The main hypothesis specified before data collection was that intranasal oxytocin would increase trusting behaviours for those that had minimal social contact (referred to as "MSC" in the figures). However, after analysing the data there was no support for this result.

It is typically difficult to interpret a non-significant result, other than a failure to reject the null hypothesis, when using conventional null hypothesis significance testing. This is because there's no way to tell from a p-value alone whether a non-significant result supports the absence of a meaningful hypothesis or is due to an underpowered study.

There are two emerging approaches for understanding non-signifiant results. Equivalence testing provides a means to reject an effect size that is practically or theoretically meaningless (see this paper for an example of equivalence testing in oxytocin research). Bayesian hypothesis testing provides a test of the relative evidence for two competing hypotheses—such as a null and alternative hypothesis. One appeal of Bayesian hypothesis testing is that it provides an easy-to-interpret result—how much more evidence is there for one hypothesis over another?

In this study, the authors used Bayesian hypothesis testing. For the main hypothesis that oxytocin increases trust in the minimal contact condition, there was over ten times more evidence for a null model relative to an alternative model. This is fairly convincing evidence for the null hypothesis, and the kind of information you can’t glean from a non-significant p-value.


There's a wide spectrum how of much individuals trust other people. This is reflected in the data when you look at the behaviour of those administered placebo, as some investors kept all of their money, while others gave everything they had to the steward, expecting a return.

Around two weeks before the actual experiment, participants filled out a series of online questionnaires, which included a measure of their trust disposition. As shown on the right panel of the image below, over 50% of investments from those with a high disposition to trust were at the €12 limit—they simply couldn't invest more money.

An exploratory analysis of the data revealed that that individuals with a low trust disposition who had no contact with other players before the decision-making game (referred to as the "NoC" group in the figures) behaved in a more trusting manner after oxytocin treatment.

The fact that people with a low disposition to trust ended up investing more money is plausible. However, this was not in the original analysis plan proposed at Stage 1. The analysis only became apparent when looking at the data, which revealed ceiling effects in terms of how participants behaved.
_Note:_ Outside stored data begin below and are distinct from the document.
File: src/ctb_cfg.svh
// Register offsets, field positions and timing counts for the trim/backup/timestamp block
`ifndef CTB_CFG_SVH
`define CTB_CFG_SVH
`define CTB_IDX_PD_MIN 8'h18
`define CTB_IDX_PD_HOUR 8'h19
`define CTB_IDX_PD_DATE 8'h1A
`define CTB_IDX_PD_MTH 8'h1B
`define CTB_IDX_PU_MIN 8'h1C
`define CTB_IDX_PU_HOUR 8'h1D
`define CTB_IDX_PU_DATE 8'h1E
`define CTB_IDX_PU_MTH 8'h1F
`define CTB_IDX_HOURS_TRIM 8'h20
`define CTB_IDX_CLOCK_CTRL 8'h21
`define CTB_IDX_TRIM_AMOUNT 8'h22
`define CTB_IDX_BACKUP_CTRL 8'h23
`define CTB_BIT_TRIM_DIR 7
`define CTB_BIT_CLOCK_OUTPUT_PIN_EN 6
`define CTB_BIT_COARSE 2
`define CTB_BIT_OSC_RUN 5
`define CTB_BIT_PWR_FAIL 4
`define CTB_BIT_BACKUP_EN 3
`define CTB_BIT_WDT_EN 0
`define CTB_MASK_MIN 8'h7F
`define CTB_MASK_HOUR 8'h7F
`define CTB_MASK_DATE 8'h3F
`define CTB_MASK_MTH 8'hFF
`define CTB_OSC_HZ 32768
`define CTB_TICKS_PER_SEC 16'h8000
`define CTB_SECS_PER_MIN 6'h3C
`endif

File: src/ctb_pkg.sv
// Types for the trim/backup/timestamp block
package ctb_pkg;
   typedef enum logic [1:0] {CTB_ST_IDLE, CTB_ST_RDATA, CTB_ST_BRESP} ctb_bus_t;
   typedef struct packed {
      logic [7:0] minutes;
      logic [7:0] hours;
      logic [7:0] date;
      logic [7:0] month;
   } ctb_stamp_t;
   typedef struct packed {
      ctb_bus_t bus;
      logic [31:0] rdata;
      logic rerr;
      logic berr;
      logic [7:0] hours_trim;
      logic [7:0] clock_ctrl;
      logic [7:0] trim_amount;
      logic backup_en;
      logic power_fail;
      logic wdt_en;
      ctb_stamp_t pd;
      ctb_stamp_t pu;
      logic [2:0] vmain_s;
      logic on_backup;
      logic [15:0] tick_cnt;
      logic [5:0] sec_cnt;
      logic [9:0] trim_left;
      logic half_wave;
      logic clk_out;
   } ctb_state_t;
endpackage

File: src/ctb_core.sv
// Coarse trim, backup switchover and power-fail timestamp logic with AXI4-Lite registers
//
// The AXI4-Lite slave port is this design's own decision.
`timescale 1ns/10ps
`default_nettype none
`include "ctb_cfg.svh"
module ctb_core
   import ctb_pkg::*;
#(
   parameter logic [15:0] TICKS_PER_SEC = `CTB_TICKS_PER_SEC,
   parameter logic [5:0] SECS_PER_MIN = `CTB_SECS_PER_MIN
) (
   input wire logic aclk,
   input wire logic aresetn,
   input wire logic [31:0] s_axi_awaddr,
   input wire logic s_axi_awvalid,
   output logic s_axi_awready,
   input wire logic [31:0] s_axi_wdata,
   input wire logic [3:0] s_axi_wstrb,
   input wire logic s_axi_wvalid,
   output logic s_axi_wready,
   output logic [1:0] s_axi_bresp,
   output logic s_axi_bvalid,
   input wire logic s_axi_bready,
   input wire logic [31:0] s_axi_araddr,
   input wire logic s_axi_arvalid,
   output logic s_axi_arready,
   output logic [31:0] s_axi_rdata,
   output logic [1:0] s_axi_rresp,
   output logic s_axi_rvalid,
   input wire logic s_axi_rready,
   input wire logic osc_tick,
   input wire logic main_above_threshold,
   input wire logic oscillator_running_flag,
   input wire ctb_stamp_t live_time,
   output logic clock_output_pin,
   output logic trim_pulse,
   output logic trim_add,
   output logic on_backup,
   output logic watchdog_enable
);
   ctb_state_t s_r;
   ctb_state_t s_nxt;
   logic [7:0] widx;
   logic [7:0] ridx;
   logic wr_go;
   logic rd_go;
   logic per_tick;
   logic sec_wrap;
   logic trim_evt;
   logic [7:0] rbyte;
   logic rhit;
   logic whit;
   logic main_ok;

   assign widx = s_axi_awaddr[9:2];
   assign ridx = s_axi_araddr[9:2];
   // Bus ignored while on backup: no new address handshake is accepted then
   assign s_axi_awready = (s_r.bus == CTB_ST_IDLE) && s_axi_awvalid && s_axi_wvalid
      && !s_r.on_backup;
   assign s_axi_wready = s_axi_awready;
   assign s_axi_arready = (s_r.bus == CTB_ST_IDLE) && s_axi_arvalid && !s_axi_awvalid
      && !s_r.on_backup;
   assign wr_go = s_axi_awready;
   assign rd_go = s_axi_arready;
   assign s_axi_bvalid = (s_r.bus == CTB_ST_BRESP);
   assign s_axi_bresp = s_r.berr ? 2'b10 : 2'b00;
   assign s_axi_rvalid = (s_r.bus == CTB_ST_RDATA);
   assign s_axi_rresp = s_r.rerr ? 2'b10 : 2'b00;
   assign s_axi_rdata = s_r.rdata;
   assign clock_output_pin = s_r.clk_out;
   assign on_backup = s_r.on_backup;
   assign watchdog_enable = s_r.wdt_en;
   assign trim_add = s_r.hours_trim[`CTB_BIT_TRIM_DIR];
   assign main_ok = s_r.vmain_s[1];

   assign per_tick = osc_tick;
   assign sec_wrap = per_tick && (s_r.tick_cnt == TICKS_PER_SEC - 16'h0001);
   // Trim interval: every second in coarse mode, else every minute
   assign trim_evt = sec_wrap && (s_r.clock_ctrl[`CTB_BIT_COARSE]
      || s_r.sec_cnt == SECS_PER_MIN - 6'h01);
   // One pulse per oscillator cycle to add or swallow, two per step
   assign trim_pulse = per_tick && (s_r.trim_left != 10'h000);

   always_comb begin
      rhit = 1'b1;
      unique case (ridx)
         `CTB_IDX_PD_MIN: rbyte = s_r.pd.minutes;
         `CTB_IDX_PD_HOUR: rbyte = s_r.pd.hours;
         `CTB_IDX_PD_DATE: rbyte = s_r.pd.date;
         `CTB_IDX_PD_MTH: rbyte = s_r.pd.month;
         `CTB_IDX_PU_MIN: rbyte = s_r.pu.minutes;
         `CTB_IDX_PU_HOUR: rbyte = s_r.pu.hours;
         `CTB_IDX_PU_DATE: rbyte = s_r.pu.date;
         `CTB_IDX_PU_MTH: rbyte = s_r.pu.month;
         `CTB_IDX_HOURS_TRIM: rbyte = s_r.hours_trim;
         `CTB_IDX_CLOCK_CTRL: rbyte = s_r.clock_ctrl;
         `CTB_IDX_TRIM_AMOUNT: rbyte = s_r.trim_amount;
         `CTB_IDX_BACKUP_CTRL: rbyte = {2'b00, oscillator_running_flag, s_r.power_fail,
            s_r.backup_en, 2'b00, s_r.wdt_en};
         default: begin
            rbyte = 8'h00;
            rhit = 1'b0;
         end
      endcase
      whit = (widx >= `CTB_IDX_PD_MIN) && (widx <= `CTB_IDX_BACKUP_CTRL);
   end

   always_comb begin
      s_nxt = s_r;
      s_nxt.vmain_s = {s_r.vmain_s[1:0], main_above_threshold};
      // Bus slave
      unique case (s_r.bus)
         CTB_ST_IDLE: begin
            if (wr_go) begin
               s_nxt.bus = CTB_ST_BRESP;
               s_nxt.berr = !whit;
            end else if (rd_go) begin
               s_nxt.bus = CTB_ST_RDATA;
               s_nxt.rerr = !rhit;
               s_nxt.rdata = {24'h00_0000, rbyte};
            end
         end
         CTB_ST_RDATA: if (s_axi_rready) s_nxt.bus = CTB_ST_IDLE;
         CTB_ST_BRESP: if (s_axi_bready) s_nxt.bus = CTB_ST_IDLE;
         // The fourth code of the two-bit state is illegal; fall back to idle
         default: s_nxt.bus = CTB_ST_IDLE;
      endcase
      if (wr_go && s_axi_wstrb[0]) begin
         unique case (widx)
            `CTB_IDX_PD_MIN: s_nxt.pd.minutes = s_axi_wdata[7:0] & `CTB_MASK_MIN;
            `CTB_IDX_PD_HOUR: s_nxt.pd.hours = s_axi_wdata[7:0] & `CTB_MASK_HOUR;
            `CTB_IDX_PD_DATE: s_nxt.pd.date = s_axi_wdata[7:0] & `CTB_MASK_DATE;
            `CTB_IDX_PD_MTH: s_nxt.pd.month = s_axi_wdata[7:0];
            `CTB_IDX_PU_MIN: s_nxt.pu.minutes = s_axi_wdata[7:0] & `CTB_MASK_MIN;
            `CTB_IDX_PU_HOUR: s_nxt.pu.hours = s_axi_wdata[7:0] & `CTB_MASK_HOUR;
            `CTB_IDX_PU_DATE: s_nxt.pu.date = s_axi_wdata[7:0] & `CTB_MASK_DATE;
            `CTB_IDX_PU_MTH: s_nxt.pu.month = s_axi_wdata[7:0];
            `CTB_IDX_HOURS_TRIM: s_nxt.hours_trim = s_axi_wdata[7:0];
            `CTB_IDX_CLOCK_CTRL: s_nxt.clock_ctrl = s_axi_wdata[7:0];
            `CTB_IDX_TRIM_AMOUNT: s_nxt.trim_amount = s_axi_wdata[7:0];
            `CTB_IDX_BACKUP_CTRL: begin
               s_nxt.backup_en = s_axi_wdata[`CTB_BIT_BACKUP_EN];
               s_nxt.wdt_en = s_axi_wdata[`CTB_BIT_WDT_EN];
               // Writing zero clears the flag and wipes both stamp sets
               if (!s_axi_wdata[`CTB_BIT_PWR_FAIL] && s_r.power_fail) begin
                  s_nxt.power_fail = 1'b0;
                  s_nxt.pd = '0;
                  s_nxt.pu = '0;
               end
            end
            default: ;
         endcase
      end
      // Switchover only possible with backup input enabled
      if (!s_r.on_backup && !main_ok && s_r.backup_en) begin
         s_nxt.on_backup = 1'b1;
         s_nxt.wdt_en = 1'b0;
         if (!s_r.power_fail) begin
            // Reserved bits forced to zero even if the live counters carry junk
            s_nxt.pd = live_time & {`CTB_MASK_MIN, `CTB_MASK_HOUR, `CTB_MASK_DATE,
               `CTB_MASK_MTH};
            s_nxt.power_fail = 1'b1;
         end
      end else if (s_r.on_backup && main_ok) begin
         s_nxt.on_backup = 1'b0;
         // Power-up stamp belongs to the failure just logged
         if (s_r.power_fail && s_r.pu == '0) begin
            s_nxt.pu = live_time & {`CTB_MASK_MIN, `CTB_MASK_HOUR, `CTB_MASK_DATE,
               `CTB_MASK_MTH};
         end
      end
      // Timekeeping divider and trim keep running on backup
      if (per_tick) begin
         s_nxt.tick_cnt = sec_wrap ? 16'h0000 : s_r.tick_cnt + 16'h0001;
         if (s_r.trim_left != 10'h000) s_nxt.trim_left = s_r.trim_left - 10'h001;
         if (sec_wrap) begin
            s_nxt.half_wave = 1'b0;
            s_nxt.sec_cnt = (s_r.sec_cnt == SECS_PER_MIN - 6'h01) ? 6'h00
               : s_r.sec_cnt + 6'h01;
         end else if (s_r.tick_cnt == {1'b0, TICKS_PER_SEC[15:1]} - 16'h0001) begin
            s_nxt.half_wave = 1'b1;
         end
         if (trim_evt) s_nxt.trim_left = {1'b0, s_r.trim_amount, 1'b0};
      end
      // Trimmed 1 Hz square wave, driven only in coarse mode with the pin enable set, suppressed on backup
      s_nxt.clk_out = s_r.clock_ctrl[`CTB_BIT_COARSE] && s_r.clock_ctrl[`CTB_BIT_CLOCK_OUTPUT_PIN_EN]
         && !s_r.on_backup && !s_nxt.half_wave;
   end

   always_ff @(posedge aclk) begin
      if (!aresetn) begin
         s_r <= '0;
         s_r.vmain_s <= 3'b111;
      end else begin
         s_r <= s_nxt;
      end
   end

   a_backup_gate: assert property (@(posedge aclk) disable iff (!aresetn)
      $rose(s_r.on_backup) |-> $past(s_r.backup_en))
      else $error("Switched to backup without enable");
   a_clock_output_pin_quiet: assert property (@(posedge aclk) disable iff (!aresetn)
      s_r.on_backup |=> !clock_output_pin || !s_r.on_backup)
      else $error("Clock output driven on backup");
   a_wdt_clear: assert property (@(posedge aclk) disable iff (!aresetn)
      $rose(s_r.on_backup) |-> !watchdog_enable)
      else $error("Watchdog enable not cleared");
   a_flag_set: assert property (@(posedge aclk) disable iff (!aresetn)
      $rose(s_r.on_backup) |-> s_r.power_fail)
      else $error("Power-fail flag not set");
   a_stamp_hold: assert property (@(posedge aclk) disable iff (!aresetn)
      ($past(s_r.power_fail) && s_r.power_fail && !$past(wr_go)) |-> $stable(s_r.pd))
      else $error("Stamp overwritten while flag set");
   a_clear_wipe: assert property (@(posedge aclk) disable iff (!aresetn)
      $fell(s_r.power_fail) |-> (s_r.pd == '0 && s_r.pu == '0))
      else $error("Stamps not cleared with flag");
   a_bus_ignored: assert property (@(posedge aclk) disable iff (!aresetn)
      s_r.on_backup |-> !s_axi_awready && !s_axi_arready)
      else $error("Bus accepted on backup");
   a_trim_len: assert property (@(posedge aclk) disable iff (!aresetn)
      (per_tick && trim_evt) |=> s_r.trim_left == {1'b0, $past(s_r.trim_amount), 1'b0})
      else $error("Trim count wrong");
   a_min_bit7: assert property (@(posedge aclk) disable iff (!aresetn)
      !s_r.pd.minutes[7] && !s_r.pu.minutes[7] && s_r.pd.date[7:6] == 2'b00)
      else $error("Reserved stamp bit set");
endmodule
`default_nettype wire

File: config.mk
export PLATFORM = sky130hd
export DESIGN_NAME = ctb_core
export DESIGN_NICKNAME = d
export VERILOG_FILES = /design/src/ctb_pkg.sv /design/src/ctb_core.sv
export VERILOG_INCLUDE_DIRS = /design/src
export SDC_FILE = /design/constraint.sdc
export NUM_CORES = 1
export LEC_CHECK = 0
export BUFFER_PORTS_ARGS = -buffer_cell sky130_fd_sc_hd__buf_4
export CORE_UTILIZATION = 56
export DETAILED_ROUTE_END_ITERATION = 10
export PLACE_DENSITY = 0.92
export SLEW_MARGIN = 0
export SYNTH_ARGS = -nofsm -noshare
export SYNTH_HDL_FRONTEND = slang
export SYNTH_SLANG_ARGS = --single-unit
File: constraint.sdc
create_clock -name aclk -period 3.4 [get_ports aclk]
set_input_delay 0.68 -clock aclk [delete_from_list [all_inputs] [get_ports aclk]]
set_output_delay 0.68 -clock aclk [all_outputs]
set_load 0.02 [all_outputs]
Word level (Yosys, flattened, before mapping)
Cells that the tools add are included.
{ "word_totals": {"output_inout_bits": 46, "reg_bits": 140, "elab_cells": 143} }
{ "classes": {"muxes": 36, "magnitude_cmp": 2, "reduce_logical": 43, "n_eq_ne": 32, "n_bitwise": 2, "n_addsub": 3} }
{ "op_table": {"columns": ["cell", "count"], "rows": [
  ["8-bit by 5-bit equality test with 1-bit output (second input constant)", 16],
  ["32-bit 2-to-1 mux", 4],
  ["8-bit one-hot mux with 2 select lines", 8],
  ["8-bit one-hot mux with 12 select lines", 1],
  ["66-bit 2-to-1 mux", 1],
  ["8-bit by 6-bit equality test with 1-bit output (second input constant)", 8],
  ["64-bit 2-to-1 mux", 1],
  ["35-bit 2-to-1 mux", 1],
  ["34-bit 2-to-1 mux", 1],
  ["32-bit logical NOT", 1],
  ["10-bit 2-to-1 mux", 2],
  ["1-bit logical AND", 19],
  ["16-bit by 1-bit adder with 16-bit output (second input constant)", 1],
  ["16-bit by 14-bit equality test with 1-bit output (second input constant)", 1],
  ["16-bit by 15-bit equality test with 1-bit output (second input constant)", 1],
  ["16-bit 2-to-1 mux", 1],
  ["2-bit AND reduction", 7],
  ["2-bit 2-to-1 mux", 6],
  ["12-bit OR reduction", 1],
  ["10-bit nonzero test", 1],
  ["10-bit by 1-bit subtractor with 10-bit output (second input constant)", 1],
  ["8-bit by 5-bit >= comparator with 1-bit output (second input constant)", 1],
  ["8-bit by 6-bit <= comparator with 1-bit output (second input constant)", 1],
  ["1-bit 2-to-1 mux", 8],
  ["other kinds (15)", 25]
]} }

Depth between registers and ports, before layout
Gate-level depths: netlist (run 1).
{ "depth": {"word_depth": 9, "mapped_depth": 8} }

Least setup slack after synthesis (run 1)
No wires, ideal clock.
{ "synth_path": {"path_type": "input to register", "start": "in s_axi_araddr[2]", "end": "reg s_r (netlist bit s_axi_rdata[4])", "arrival_time_ns": 2.231, "required_time_ns": 3.276, "setup_time_ns": 0.124, "path_stages": 6, "slack_ns": 1.045, "cell_sequence": "clkbuf_1 > buf_2 > buf_1 > mux4_2 > a221oi_1 > a21oi_1"} }
{ "synth_via": {"elab_chain_cells": 2, "word_cells_on_any_way": 13, "cone_classes": "12 x eq/ne; 1 x mux"} }
{ "synth_lines": {"columns": ["item", "line_no", "rtl"], "rows": [
  ["start, declared", "ctb_core.sv:25", "input wire logic [31:0] s_axi_araddr,"],
  ["8-bit by 6-bit equality test with 1-bit output / 8-bit by 5-bit equality test with 1-bit output (equally long branches)", "ctb_core.sv:87", "unique case (ridx)"],
  ["8-bit one-hot mux with 12 select lines (*)", "ctb_core.sv:87", null],
  ["end signal, assigned", "ctb_core.sv:196", "s_r <= s_nxt;"],
  ["end, declared", "ctb_core.sv:42", "ctb_state_t s_r;"]
]} }
Every way passes the cells marked *; elsewhere a longest branch is shown, timed or not.
A chain may end at the register's enable or synchronous reset.

Worst setup path after layout (run 1)
{ "layout_path": {"start": "reg s_r[2] (netlist name)", "end": "out trim_pulse"} }
{ "layout_via": {"elab_chain_cells": 2} }
{ "layout_lines": {"columns": ["item", "line_no", "rtl"], "rows": [
  ["10-bit nonzero test", "ctb_core.sv:83", "assign trim_pulse = per_tick && (s_r.trim_left != 10'h000);"],
  ["1-bit logical AND", "ctb_core.sv:83", null],
  ["end, declared", "ctb_core.sv:37", "output logic trim_pulse,"]
]} }
No other way between the ends.

==> reports/qor.yml, run 1 <==
status:
  outcome: "finished, final reports clean"
global_routing:
  grt_pass1_wl_mm: 32.3
  track_usage: 0.313
  grt_pass1_vias: 6423
  grt-ovfl-total: 0
  antenna_found_initial: 0
  grt_max_degree: 74
layout:
  final_cells: 1074
  final_nets: 1035
  areaGrowthSynthToFinish_pct: 15.0
  drive_gt1_frac: 0.171
  fin_util: 0.666
  diodes: 0
  final_cell_area_sq_um: 8470
floorplan:
  dieArea_sq_um: 13600
  start_util: 0.579
  die_w_um: 117
  ios: 188
  die_h_um: 117
  coreArea_sq_um: 12700
  rows: 41
route:
  vias: 6882
  first_iter_violations: 892
  vias_per_cell: 6.41
  wl_per_cell_um: 19.4
  first_pass_iters: 6
  drcViolationCount: 0
  wl_mm: 20.9
  ant_nets: 0
clock_network:
  cts_resized: 0
  htreeDepth: 4
  cts_buffers: 17
  cts_root_buf: "clkbuf_16"
  clk_latency_ps: 430
  clock_path_buffers: 2
  cts_tree: "built"
  clkTransAtPathRegs_ps: 60
  postCtsSetupBuffers: 0
  clock-sinks: 140
  cts_hold_buf: 0
run:
  max_cap_viol_count: 0
worst_setup_path:
  cp-end-kind: "primary output"
  cpLargestDelayFamily: "simple AND/OR/NAND/NOR gates"
  arrival_ps: 2060
  ff2ff_path_depth: 5
  critPathLaunch: "s_r[2]$_SDFFE_PN0P_"
  path_cells: "inv_1 > ha_1 > nor3b_1 > a31oi_1 > buf_4"
  critPathMaxFanout: 5
  cp_num_buf_inv: 2
  critPathKind: "reg -> out"
  cp-endpoint: "trim_pulse"
  cp.depth: 5
  worst_r2r_startpoint: "s_r[59]$_SDFF_PN0_"
  worst_r2r_endpoint: "s_r[61]$_SDFF_PN0_"
  rrSetupSlack_ps: 790
  cp_slowest_cell: "nor3b_1"
  startpoint_type: "register"
  crit_required_ps: 2720
  critPathMaxStageDelay_ps: 480
pwr:
  p_leak_nw: 3.29
  p_total_mw: 4.36
  p_per_area_nw_per_um2: 514
  vdd_drop_max_mv: 0.421
timing:
  finalCritPeriodShare: 0.807
  fin_ws_ps: 658
  fmax_ghz: 0.365
  final_max_slew_viol_count: 0
  rsz0062_at_grt: "false"
  worstMarginPinSlew_ps: 1120
  min_period_ps: 2740
  hold_slack_ps: 417
  relSlewSlack: 0.255
  setup-tns-final_ps: 0
  finalHoldViolCount: 0
  clock-skew-final_ps: 7.56
  finalSetupViolCount: 0
synth:
  synth_cell_types: 69
  yosys_warnings: 0
  avgSynthCellArea_sq_um: 8.70
  synth_cells: 846
  ys_seq_elements: 140
  ys_seq_area_frac: 0.381
  synth_top_family_by_area: "compound AO/OA/AOI/OAI gates"
  syn_area_sq_um: 7360
  synthArstFlopShare: 0
  synth_edf_count: 0
  synth-compound-area-share: 0.218
  synth_flop_cell: "dfxtp_1"
  synth_xor_area_frac: 0.0214
  synthMuxAreaShare: 0.0912
  synth_fa_ha_area_frac: 0.00680
  yosys.area_share.simple: 0.207
placed_design:
  gp_congestion: 0.945
  place_inst: 1042
  postPlaceCellArea_sq_um: 7870
  pre_cts_ws_ps: 592
  port_buffers: 82
  place_hpwl_mm: 14.4
worst_hold_path:
  min_delay_path_depth: 1
  hp-class: "reg -> reg"
cells in the mapped netlist, types with 5 or more instances:
| cell type | count | area share |
|---|---|---|
| o211ai_1 | 6 | 0.0061 |
| clkbuf_1 | 43 | 0.022 |
| or3_1 | 6 | 0.0051 |
| mux2i_1 | 39 | 0.053 |
| nor3_1 | 11 | 0.0075 |
| and2_1 | 9 | 0.0076 |
| nand3_1 | 13 | 0.0088 |
| a21boi_0 | 7 | 0.0071 |
| o21ai_0 | 78 | 0.053 |
| a22oi_1 | 9 | 0.0092 |
| a221oi_1 | 35 | 0.042 |
| nor2_1 | 69 | 0.035 |
| nand2b_1 | 6 | 0.0051 |
| dfxtp_1 | 140 | 0.38 |
| xor2_1 | 8 | 0.0095 |
| buf_1 | 5 | 0.0025 |
| o21ai_1 | 22 | 0.015 |
| buf_4 | 39 | 0.040 |
| nand4_1 | 9 | 0.0076 |
| and3_1 | 14 | 0.012 |
| o21a_1 | 6 | 0.0061 |
| a21oi_1 | 64 | 0.044 |
| nor4b_1 | 5 | 0.0059 |
| mux4_2 | 11 | 0.034 |
| xnor2_1 | 10 | 0.012 |
| nor4_1 | 7 | 0.0059 |
| nand2_1 | 35 | 0.018 |
| inv_1 | 14 | 0.0071 |
| nor2b_1 | 35 | 0.030 |
cells in the final DEF, fill, tap and decap left out, drive strengths merged, types with 11 or more instances in the layout:
cell and count:
inv 14, nor2b 35, a21oi 64, mux2i 39, dfxtp 140, mux4 11, conb 26, clkbuf 21
o21ai 100, nor3 14, nor2 71, nand2 35, nor4 12, nand3 16, a221oi 35, and3 14
buf 90
metal layers:
metal	part of all wire	GRT usage
met5	0	0
met4	0.045	0.151
met3	0.099	0.0872
met2	0.48	0.526
met1	0.38	0.370
report_power, final:
group	internal (mW)	total, mW	leakage, nW	switching [mW]
logic	0.305	0.703	1.87	0.399
clock network	1.17	1.89	0.291	0.717
registers	1.70	1.77	1.13	0.0638
cell type report:
class | instances | area [sq um]
multi-input combinational | 626 | 4110
tap | 172 | 215
clock inverter | 11 | 144
clock buffer | 21 | 450
sequential | 140 | 2800
fill | 982 | 4260
inverter | 14 | 52.6
timing repair buffer | 90 | 688
worst register-to-register path: cells and delay by family, from the launching register on:
family | cells | cell delay [ps]
flip-flops | 1 | 330
AND/OR/NAND/NOR | 5 | 2170
sequential cells by signal, indices dropped and copies added, names as in the netlist:
register,flops
s_nxt,1
on_backup,1
s_r,126
main_ok,1
watchdog_enable,1
s_axi_rdata,8
trim_add,1
clock_output_pin,1
cells by family (layout without fill, tap and decap cells):
| family | after synthesis | in the layout |
|---|---|---|
| compound gates | 260 | 260 |
| flops | 140 | 140 |
| mux | 53 | 53 |
| buf+inv | 105 | 136 |
| other cells | 1 | 26 |
| simple gates | 265 | 265 |
| xor+xnor | 18 | 18 |
| fa+ha+maj | 4 | 4 |
worst min-delay path by stage:
stage	start	to	slack [ps]
finish	s_nxt[36]$_SDFF_PN1_	main_ok$_SDFF_PN1_	420
global route	main_above_threshold	s_nxt[36]$_SDFF_PN1_	440
CTS	s_nxt[36]$_SDFF_PN1_	main_ok$_SDFF_PN1_	420
detailed placement	s_nxt[36]$_SDFF_PN1_	main_ok$_SDFF_PN1_	400
global placement	s_nxt[36]$_SDFF_PN1_	main_ok$_SDFF_PN1_	390
floorplan	s_nxt[36]$_SDFF_PN1_	main_ok$_SDFF_PN1_	390
No activity file was read; power rests on OpenSTA's default activity.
As this result was explicitly labelled as an exploratory finding, this provides a healthy dose of skepticism as to whether this finding will replicate. But it also provides a clear path forward for future research. This result is also a reminder that you're free to report exploratory analysis in Registered Reports, but you just need to label them as such.


Low sample sizes and a lack of transparency have been a considerable issue for intranasal oxytocin research. This study provides an example as a way forward for the field to increase trust in its findings. The data is publicly available, which means the results can be verified. A specific hypothesis and analysis plan was specified before data collection, which is crucial for the replication of results. There was also a means to falsify the hypotheses.

Oxytocin is a complex hormone that we’re only beginning to understand, despite the discovery of its effects over century ago. To be honest, I’m half-expecting a few lazy tweets declaring that this study heralds the demise of intranasal oxytocin research. But as the authors state, the results only have implications for the general hypothesis that intranasal oxytocin increases trust, not other areas of social cognition. In fact, increasing evidence suggests that its psychological effects are not even exclusive to social cognition, but that it’s also involved in non-social cognition.

Improving research practices in the field, as demonstrated by this study, will help researchers more quickly understand the role of oxytocin in physiology and behaviour and save resources by limiting the pursuit of hypotheses that are likely to be dead ends.